Quiere esto decir que los mayores impuestos o la mayor recaudación fiscal, en tiempos de bonanza económica, no se traduce en mayor bienestar ni en mejor redistribución del ingreso, sino en más poder para los que ya tienen poder y riquezas en exceso. Y en tiempos de recesión, la mayor carga tributaria que deben soportar los ciudadanos no apunta a revitalizar la economía, a crear más empleo o a desarrollar mejores mecanismos de protección social sino simplemente a parchar las fugas de recursos que han provocado las irresponsables decisiones que se tomaron en el pasado. En suma, más impuestos para compensar las pérdidas del botín.
Desde este punto de vista, las medidas fiscales anunciadas no solo carecen de justificación política sino que están desprovistas de cualquier sentido ético. Los salteños no deben pagar con su esfuerzo los excesos y los errores de los gobernantes, sobre todo cuando las medidas que se anuncian excluyen totalmente, como es público y notorio, la posibilidad de reformar los mecanismos institucionales por los cuales una enorme porción de los recursos públicos se dedica, bien al enriquecimiento personal de algunos, bien al refuerzo del poder de turno.

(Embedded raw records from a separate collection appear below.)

==> config.mk <==
export PLATFORM = sky130hd
export DESIGN_NAME = acc_conv_ctrl
export DESIGN_NICKNAME = d
export VERILOG_FILES = /design/src/acc_conv_ctrl.v
export VERILOG_INCLUDE_DIRS = /design/src
export SDC_FILE = /design/constraint.sdc
export NUM_CORES = 1
export LEC_CHECK = 0
export ABC_CLOCK_PERIOD_IN_PS = 6800
export BUFFER_PORTS_ARGS = -buffer_cell sky130_fd_sc_hd__buf_2
export CAP_MARGIN = 20
export CORE_MARGIN = 1.5
export CORE_UTILIZATION = 61
export DETAILED_ROUTE_END_ITERATION = 12
export HOLD_SLACK_MARGIN = 0.03
export PLACE_DENSITY = 0.83
export SETUP_SLACK_MARGIN = 0.05
export SLEW_MARGIN = 10
export SYNTH_ARGS = -nofsm -noshare
export SYNTH_HDL_FRONTEND = slang
export SYNTH_SLANG_ARGS = --single-unit
==> constraint.sdc <==
create_clock -name clock_i -period 6.8 [get_ports clock_i]
set_input_delay 1.02 -clock clock_i [delete_from_list [all_inputs] [get_ports clock_i]]
set_output_delay 1.02 -clock clock_i [all_outputs]
set_load 0.02 [all_outputs]
`config.mk`:
```
export PLATFORM = sky130hd
export DESIGN_NAME = lpm_ctrl
export DESIGN_NICKNAME = d
export VERILOG_FILES = /design/src/common/lpm_pkg.sv /design/src/design/lpm_ctrl.sv
export SDC_FILE = /design/constraint.sdc
export NUM_CORES = 1
export LEC_CHECK = 0
export BUFFER_PORTS_ARGS = -buffer_cell sky130_fd_sc_hd__buf_2
export CAP_MARGIN = 40
export CORE_MARGIN = 3
export CORE_UTILIZATION = 43
export DETAILED_ROUTE_END_ITERATION = 6
export PLACE_DENSITY_LB_ADDON = 0.08
export SLEW_MARGIN = 40
export SYNTH_ARGS = -nofsm -noshare
export SYNTH_HDL_FRONTEND = slang
export SYNTH_SLANG_ARGS = --single-unit
```
`constraint.sdc`:
```
create_clock -name aclk -period 1.75 [get_ports aclk]
set_input_delay 0.4375 -clock aclk [delete_from_list [all_inputs] [get_ports aclk]]
set_output_delay 0.4375 -clock aclk [all_outputs]
set_load 0.05 [all_outputs]
```
`src/common/lpm_pkg.sv`:
```
// lpm_pkg: register map, field positions and encodings of the low-power mode controller
// assumes a 32-bit axi4-lite slave with word-aligned registers
// Summary of operation
// - mode-select pin low at reset gives debug halt
// - debug halt suspends cpu, waits debug commands
// - non-intrusive debug commands accepted in run and halt
// - cpu-register, step, resume commands only in halt
// - wait stops cpu clock and clears interrupt mask
// - any interrupt restarts cpu from wait
// - during wait only halt and status-access commands
// - status-access in wait or stop returns error
// - halt request wakes wait into debug halt
// - stop with stop disabled raises illegal-opcode reset
// - stop mode chosen by debug, detector, powerdown priority
// - every stop halts bus and cpu clocks
// - shallow stop retains all state
// - shallow stop left on reset or listed interrupts
// - pin reset fetches reset vector, interrupt its vector
// - detector enabled for stop keeps regulator, shallow stop
// - debug enabled keeps debug clocks, forces shallow stop
// - halt request wakes stop into debug halt
// - deep stop latches pins, powers down logic
// - deep stop left on reset, low wake pin, rtc
// - deep stop wake acts as power-on reset
// - recovery flag and latches hold until acknowledge
// - acknowledge opens pin latches
package lpm_pkg;
  localparam logic [7:0] ctrl_addr    = 8'h00;
  localparam logic [7:0] status_addr  = 8'h04;
  localparam logic [7:0] ack_addr     = 8'h08;
  // control bit positions
  localparam int stop_enable_pos      = 0;
  localparam int debug_enable_pos     = 1;
  localparam int volt_detect_pos      = 2;
  localparam int volt_detect_stop_pos = 3;
  localparam int partial_pd_pos       = 4;
  localparam logic [4:0] ctrl_reset   = 5'h00;
  localparam int ack_pos              = 0;
  // wake sources of shallow stop
  localparam int wake_rtc   = 0;
  localparam int wake_usb   = 1;
  localparam int wake_low_volt   = 2;
  localparam int wake_adc        = 3;
  localparam int wake_irq        = 4;
  localparam int wake_keyboard   = 5;
  localparam int wake_serial     = 6;
  localparam int wake_comparator = 7;
  localparam int wake_width = 8;
  // debug command classes
  localparam logic [2:0] cmd_mem        = 3'h0;
  localparam logic [2:0] cmd_mem_status = 3'h1;
  localparam logic [2:0] cmd_dbg_reg    = 3'h2;
  localparam logic [2:0] cmd_halt       = 3'h3;
  localparam logic [2:0] cmd_cpu_reg    = 3'h4;
  localparam logic [2:0] cmd_step       = 3'h5;
  localparam logic [2:0] cmd_resume     = 3'h6;
  localparam logic [1:0] resp_ok        = 2'h0;
  localparam logic [1:0] resp_refused   = 2'h1;
  localparam logic [1:0] resp_stopwait  = 2'h2;
  localparam logic [1:0] axi_okay       = 2'h0;
  localparam logic [1:0] axi_slverr     = 2'h2;
  typedef enum logic [2:0] {
    st_run, st_halt, st_wait, st_shallow, st_deep
  } lpm_state_t;
endpackage

```
`src/design/lpm_ctrl.sv`:
```
// lpm_ctrl: run, debug halt, wait and stop sequencing with pin latch control
// assumes aresetn is the deep-stop power-on style reset; wake pins come from outside
`timescale 1ns/1ps
module lpm_ctrl (
  input  wire logic        aclk,
  input  wire logic        aresetn,
  input  wire logic [7:0]  s_axi_awaddr,
  input  wire logic        s_axi_awvalid,
  output logic             s_axi_awready,
  input  wire logic [31:0] s_axi_wdata,
  input  wire logic [3:0]  s_axi_wstrb,
  input  wire logic        s_axi_wvalid,
  output logic             s_axi_wready,
  output logic [1:0]       s_axi_bresp,
  output logic             s_axi_bvalid,
  input  wire logic        s_axi_bready,
  input  wire logic [7:0]  s_axi_araddr,
  input  wire logic        s_axi_arvalid,
  output logic             s_axi_arready,
  output logic [31:0]      s_axi_rdata,
  output logic [1:0]       s_axi_rresp,
  output logic             s_axi_rvalid,
  input  wire logic        s_axi_rready,
  input  wire logic        debug_mode_select_pin,
  input  wire logic        wait_exec,
  input  wire logic        stop_exec,
  input  wire logic        irq_pending,
  input  wire logic        pin_reset_n,
  input  wire logic        external_interrupt_pin,
  input  wire logic [7:0]  wake_src,
  input  wire logic        rtc_wake_en,
  input  wire logic        powerdown_wake,
  input  wire logic        dbg_cmd_valid,
  input  wire logic [2:0]  dbg_cmd,
  output logic             dbg_cmd_exec,
  output logic             dbg_mem_access,
  output logic [1:0]       dbg_resp,
  output logic             cpu_run,
  output logic             cpu_clk_en,
  output logic             bus_clk_en,
  output logic             debug_clk_en,
  output logic             regulator_full,
  output logic             clear_int_mask,
  output logic             take_irq_vector,
  output logic             illegal_op_reset,
  output logic             deep_power_off,
  output logic             pin_latch_hold,
  output logic             low_trip_reset_en
);
  lpm_pkg::lpm_state_t state_ff, nxt_state;
  logic [4:0] ctrl_ff;
  logic       ack_ff, recov_ff, latch_ff, strap_ff, stop_regfull_ff, stop_dbg_ff;
  logic [2:0] rst_pin_s, irqp_s, rtc_s;
  logic [7:0] wake_s1, wake_s2, wake_s3;
  logic       aw_ff, w_ff, bvalid_ff, rvalid_ff;
  logic [7:0] awaddr_ff;
  logic [31:0] wdata_ff, rdata_ff;
  logic [1:0]  bresp_ff, rresp_ff;
  logic        dbg_exec_ff, mem_acc_ff;
  logic [1:0]  dbg_resp_ff;
  logic        out_ill_ff, out_irqv_ff, out_clrmask_ff;

  // synchronisers: second and third stage agree before use
  always_ff @(posedge aclk) begin
    if (!aresetn) begin
      rst_pin_s <= 3'h7;
      irqp_s    <= 3'h7;
      rtc_s     <= 3'h0;
      wake_s1   <= 8'h00;
      wake_s2   <= 8'h00;
      wake_s3   <= 8'h00;
    end else begin
      rst_pin_s <= {rst_pin_s[1:0], pin_reset_n};
      irqp_s    <= {irqp_s[1:0], external_interrupt_pin};
      rtc_s     <= {rtc_s[1:0], wake_src[lpm_pkg::wake_rtc]};
      wake_s1   <= wake_src;
      wake_s2   <= wake_s1;
      wake_s3   <= wake_s2;
    end
  end

  wire       pin_rst_evt = !rst_pin_s[1] && !rst_pin_s[2];
  wire       irq_low     = !irqp_s[1] && !irqp_s[2];
  wire       rtc_evt     = rtc_s[1] && rtc_s[2] && rtc_wake_en;
  wire [7:0] wake_ok     = wake_s2 & wake_s3;
  wire       shallow_wake = |wake_ok;

  // stop mode selection
  wire stop_en   = ctrl_ff[lpm_pkg::stop_enable_pos];
  wire dbg_en    = ctrl_ff[lpm_pkg::debug_enable_pos];
  wire volt_stop = ctrl_ff[lpm_pkg::volt_detect_pos] && ctrl_ff[lpm_pkg::volt_detect_stop_pos];
  wire pd_sel    = ctrl_ff[lpm_pkg::partial_pd_pos];
  wire pick_deep = !dbg_en && !volt_stop && pd_sel;

  wire is_halt  = state_ff == lpm_pkg::st_halt;
  wire is_run   = state_ff == lpm_pkg::st_run;
  wire is_wait  = state_ff == lpm_pkg::st_wait;
  wire is_stop  = state_ff == lpm_pkg::st_shallow || state_ff == lpm_pkg::st_deep;

  // debug command classification
  wire cmd_nonintr = dbg_cmd == lpm_pkg::cmd_mem || dbg_cmd == lpm_pkg::cmd_mem_status ||
                     dbg_cmd == lpm_pkg::cmd_dbg_reg || dbg_cmd == lpm_pkg::cmd_halt;
  wire cmd_active  = dbg_cmd == lpm_pkg::cmd_cpu_reg || dbg_cmd == lpm_pkg::cmd_step ||
                     dbg_cmd == lpm_pkg::cmd_resume;
  wire dbg_link    = is_run || is_halt || is_wait || (state_ff == lpm_pkg::st_shallow && stop_dbg_ff);
  wire low_pw_st   = is_wait || is_stop;
  wire cmd_ok      = dbg_cmd_valid && dbg_link &&
                     ((!low_pw_st && cmd_nonintr) || (is_halt && cmd_active) ||
                      (low_pw_st && dbg_cmd == lpm_pkg::cmd_halt));
  wire status_err  = dbg_cmd_valid && dbg_link && low_pw_st &&
                     dbg_cmd == lpm_pkg::cmd_mem_status;
  wire halt_req    = cmd_ok && dbg_cmd == lpm_pkg::cmd_halt;
  wire resume_req  = cmd_ok && dbg_cmd == lpm_pkg::cmd_resume;

  always_comb begin
    nxt_state = state_ff;
    unique case (state_ff)
      lpm_pkg::st_run: begin
        if (halt_req) begin
          nxt_state = lpm_pkg::st_halt;
        end else if (wait_exec) begin
          nxt_state = lpm_pkg::st_wait;
        end else if (stop_exec && stop_en) begin
          nxt_state = pick_deep ? lpm_pkg::st_deep : lpm_pkg::st_shallow;
        end
      end
      lpm_pkg::st_halt: begin
        if (resume_req) begin
          nxt_state = lpm_pkg::st_run;
        end
      end
      lpm_pkg::st_wait: begin
        if (halt_req) begin
          nxt_state = lpm_pkg::st_halt;
        end else if (irq_pending) begin
          nxt_state = lpm_pkg::st_run;
        end
      end
      lpm_pkg::st_shallow: begin
        if (halt_req && stop_dbg_ff) begin
          nxt_state = lpm_pkg::st_halt;
        end else if (shallow_wake) begin
          nxt_state = lpm_pkg::st_run;
        end
      end
      lpm_pkg::st_deep: begin
        nxt_state = lpm_pkg::st_deep;  // left through deep_wake or aresetn
      end
    endcase
  end

  wire deep_entry = is_run && stop_exec && stop_en && pick_deep;
  wire deep_wake  = state_ff == lpm_pkg::st_deep && (pin_rst_evt || irq_low || rtc_evt);
  wire ill_stop   = is_run && !halt_req && !wait_exec && stop_exec && !stop_en;

  // axi4-lite handshakes
  wire aw_take = s_axi_awvalid && !aw_ff && !bvalid_ff;
  wire w_take  = s_axi_wvalid && !w_ff && !bvalid_ff;
  wire wr_go   = aw_ff && w_ff && !bvalid_ff;
  wire ar_take = s_axi_arvalid && !rvalid_ff;
  wire wr_ctrl = wr_go && awaddr_ff == lpm_pkg::ctrl_addr;
  wire wr_ack  = wr_go && awaddr_ff == lpm_pkg::ack_addr && wdata_ff[lpm_pkg::ack_pos];
  wire wr_hit  = awaddr_ff == lpm_pkg::ctrl_addr || awaddr_ff == lpm_pkg::ack_addr;
  wire rd_hit  = s_axi_araddr == lpm_pkg::ctrl_addr || s_axi_araddr == lpm_pkg::status_addr ||
                 s_axi_araddr == lpm_pkg::ack_addr;
  wire [31:0] status_word = {24'h000000, low_trip_reset_en, latch_ff, recov_ff,
                             strap_ff, 1'b0, state_ff};
  wire [31:0] rd_word = s_axi_araddr == lpm_pkg::ctrl_addr   ? {27'h0000000, ctrl_ff} :
                        s_axi_araddr == lpm_pkg::status_addr ? status_word : 32'h00000000;

  always_ff @(posedge aclk) begin
    if (!aresetn) begin
      aw_ff     <= 1'b0;
      w_ff      <= 1'b0;
      bvalid_ff <= 1'b0;
      rvalid_ff <= 1'b0;
      awaddr_ff <= 8'h00;
      wdata_ff  <= 32'h00000000;
      rdata_ff  <= 32'h00000000;
      bresp_ff  <= 2'h0;
      rresp_ff  <= 2'h0;
    end else begin
      if (aw_take) begin
        aw_ff     <= 1'b1;
        awaddr_ff <= s_axi_awaddr;
      end
      if (w_take) begin
        w_ff     <= 1'b1;
        wdata_ff <= s_axi_wstrb[0] ? s_axi_wdata : 32'h00000000;
      end
      if (wr_go) begin
        aw_ff     <= 1'b0;
        w_ff      <= 1'b0;
        bvalid_ff <= 1'b1;
        bresp_ff  <= wr_hit ? lpm_pkg::axi_okay : lpm_pkg::axi_slverr;
      end else if (bvalid_ff && s_axi_bready) begin
        bvalid_ff <= 1'b0;
      end
      if (ar_take) begin
        rvalid_ff <= 1'b1;
        rdata_ff  <= rd_word;
        rresp_ff  <= rd_hit ? lpm_pkg::axi_okay : lpm_pkg::axi_slverr;
      end else if (rvalid_ff && s_axi_rready) begin
        rvalid_ff <= 1'b0;
      end
    end
  end

  // control state, strap capture and deep-stop recovery
  always_ff @(posedge aclk) begin
    if (!aresetn) begin
      state_ff        <= lpm_pkg::st_halt;
      ctrl_ff         <= lpm_pkg::ctrl_reset;
      strap_ff        <= 1'b0;
      ack_ff          <= 1'b0;
      recov_ff        <= 1'b0;
      latch_ff        <= 1'b0;
      stop_regfull_ff <= 1'b0;
      stop_dbg_ff     <= 1'b0;
    end else begin
      if (!strap_ff) begin
        strap_ff <= 1'b1;
        state_ff <= debug_mode_select_pin ? lpm_pkg::st_run : lpm_pkg::st_halt;
      end else if (deep_wake) begin
        strap_ff <= 1'b0;
        state_ff <= lpm_pkg::st_halt;
      end else if (pin_rst_evt && is_stop) begin
        state_ff <= lpm_pkg::st_run;
      end else begin
        state_ff <= nxt_state;
      end
      if (deep_wake) begin
        ctrl_ff <= lpm_pkg::ctrl_reset;
      end else if (wr_ctrl) begin
        ctrl_ff <= wdata_ff[4:0];
      end
      if (!ack_ff && strap_ff) begin
        ack_ff   <= 1'b1;
        recov_ff <= powerdown_wake;
        latch_ff <= powerdown_wake;
      end else if (deep_wake) begin
        recov_ff <= 1'b1;
        latch_ff <= 1'b1;
      end else if (deep_entry) begin
        latch_ff <= 1'b1;
      end else if (wr_ack) begin
        recov_ff <= 1'b0;
        latch_ff <= 1'b0;
      end
      if (is_run && stop_exec && stop_en) begin
        stop_regfull_ff <= dbg_en || volt_stop;
        stop_dbg_ff     <= dbg_en;
      end
    end
  end

  // pulse outputs and debug response
  always_ff @(posedge aclk) begin
    if (!aresetn) begin
      dbg_exec_ff    <= 1'b0;
      mem_acc_ff     <= 1'b0;
      dbg_resp_ff    <= lpm_pkg::resp_ok;
      out_ill_ff     <= 1'b0;
      out_irqv_ff    <= 1'b0;
      out_clrmask_ff <= 1'b0;
    end else begin
      dbg_exec_ff    <= cmd_ok;
      mem_acc_ff     <= cmd_ok && (dbg_cmd == lpm_pkg::cmd_mem ||
                        dbg_cmd == lpm_pkg::cmd_mem_status);
      dbg_resp_ff    <= status_err ? lpm_pkg::resp_stopwait :
                        (dbg_cmd_valid && !cmd_ok) ? lpm_pkg::resp_refused : lpm_pkg::resp_ok;
      out_ill_ff     <= ill_stop;
      out_irqv_ff    <= (is_wait && !halt_req && irq_pending) ||
                        (state_ff == lpm_pkg::st_shallow && !(halt_req && stop_dbg_ff) &&
                         shallow_wake && !pin_rst_evt);
      out_clrmask_ff <= is_run && wait_exec && !halt_req;
    end
  end

  assign s_axi_awready     = aw_take;
  assign s_axi_wready      = w_take;
  assign s_axi_bvalid      = bvalid_ff;
  assign s_axi_bresp       = bresp_ff;
  assign s_axi_arready     = ar_take;
  assign s_axi_rvalid      = rvalid_ff;
  assign s_axi_rdata       = rdata_ff;
  assign s_axi_rresp       = rresp_ff;
  assign dbg_cmd_exec      = dbg_exec_ff;
  assign dbg_mem_access    = mem_acc_ff;
  assign dbg_resp          = dbg_resp_ff;
  assign cpu_run           = is_run;
  assign cpu_clk_en        = is_run || is_halt;
  assign bus_clk_en        = !is_stop;
  assign debug_clk_en      = !is_stop || stop_dbg_ff;
  assign regulator_full    = !is_stop || stop_regfull_ff;
  assign clear_int_mask    = out_clrmask_ff;
  assign take_irq_vector   = out_irqv_ff;
  assign illegal_op_reset  = out_ill_ff;
  assign deep_power_off    = state_ff == lpm_pkg::st_deep;
  assign pin_latch_hold    = latch_ff;
  assign low_trip_reset_en = recov_ff;

endmodule // lpm_ctrl

```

Es decir, que mientras algunas cosas sigan como están y no se planteen reformas profundas que confieran algún sentido al mayor esfuerzo contributivo de los ciudadanos, estos verán que el dinero que aportan a las arcas estatales -sea más o sea menos- irá siempre a parar a los mismos bolsillos y se aplicará para los mismos fines antisociales de siempre.
Sería bueno que los salteños no se dejen engañar por el espejismo de las obras públicas o del pago puntual de los sueldos. Si no se pueden hacer obras útiles, necesarias y de calidad, lo mejor es no hacerlas y aumentar las partidas destinadas a la protección social; especialmente la de las familias más vulnerables. En Salta hay cientos de miles de personas sin ingresos y sin posibilidad alguna de conseguirlo, de modo que muchos agradecerían el pago de una renta periódica, por escasa que fuera, y la preferirían antes que tener playones deportivos en los pueblos, calles pavimentadas o plazas ornamentadas.
Aumentar impuestos para seguir fidelizando a los intendentes vitalicios -auténticos «señores de la guerra»- para construir viviendas desastrosas e indignas o para hacer fluir por las cañerías agua contaminada, no tiene mayor sentido. El gobierno -este y cualquiera- antes de recaudar más tiene que demostrar a los ciudadanos que es capaz de gastar mejor.
Por estas razones es que hay que preguntarse ahora y preguntarle a los gobernantes: «Impuestos, ¿para qué?».